Cardiac contraction is achieved through cyclic cross-bridge interactions between overlapping myosin-containing thick filaments and actin-containing thin filaments. This process is powered by ATP hydrolysis by myosin, which must be sufficient for maintaining cardiac output. Myocardial ATP concentration is tightly maintained via several mechanisms. However, in decompensated end-stage heart failure, these mechanisms fail, resulting in depressed myocardial ATP levels, impaired cross-bridge kinetics, and reduced cardiac output. Here, we tested the hypothesis that ATP has a direct effect on thick filament activation by subjecting permeabilized porcine myocardium to increasing concentrations of ATP. Small-angle x-ray diffraction showed that higher ATP concentrations caused a structural transition in myosin heads from quasihelically ordered OFF states, where they are held in close proximity to the thick filament backbone, to disordered ON states, where they are free to move closer to thin filaments.
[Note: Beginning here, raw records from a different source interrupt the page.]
$ cat config.mk
export PLATFORM = sky130hd
export DESIGN_NAME = mp_enq_packer
export DESIGN_NICKNAME = d
export VERILOG_FILES = /design/src/rtl/mp_enq_packer.sv
export SDC_FILE = /design/constraint.sdc
export NUM_CORES = 1
export LEC_CHECK = 0
export CELL_PAD_IN_SITES_DETAIL_PLACEMENT = 2
export CELL_PAD_IN_SITES_GLOBAL_PLACEMENT = 2
export CORE_MARGIN = 2
export CORE_UTILIZATION = 34
export CTS_BUF_LIST = sky130_fd_sc_hd__clkbuf_4 sky130_fd_sc_hd__clkbuf_8
export CTS_CLUSTER_SIZE = 30
export DETAILED_ROUTE_END_ITERATION = 12
export PLACE_DENSITY_LB_ADDON = 0.1
export SETUP_SLACK_MARGIN = 0.4
export SYNTH_ARGS = -nofsm -noshare
export SYNTH_HDL_FRONTEND = slang
export SYNTH_SLANG_ARGS = --single-unit
$ cat constraint.sdc
create_clock -name clk -period 4.7 [get_ports clk]
set_clock_uncertainty 0.1 [all_clocks]
set_input_delay 1.175 -clock clk [delete_from_list [all_inputs] [get_ports clk]]
set_output_delay 1.175 -clock clk [all_outputs]
set_load 0.005 [all_outputs]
Mechanically, high ATP did not alter maximum calcium-activated tension, although increasing ATP right-shifted the tension versus calcium (Ca) curve and accelerated both myosin attachment and detachment rates, consistent with prior studies. Power output and maximum unloaded shortening velocity also significantly increased with increased ATP concentration. Together, our structural and functional results indicate that ATP can directly turn thick filaments ON in porcine myocardium, suggesting a potential mechanism for the excessive proportion of myosin in the inactivated state in certain heart diseases. The profound effect on cross-bridge kinetics also suggests that reduced ATP concentration impairs relaxation and may also play a role in diastolic dysfunction.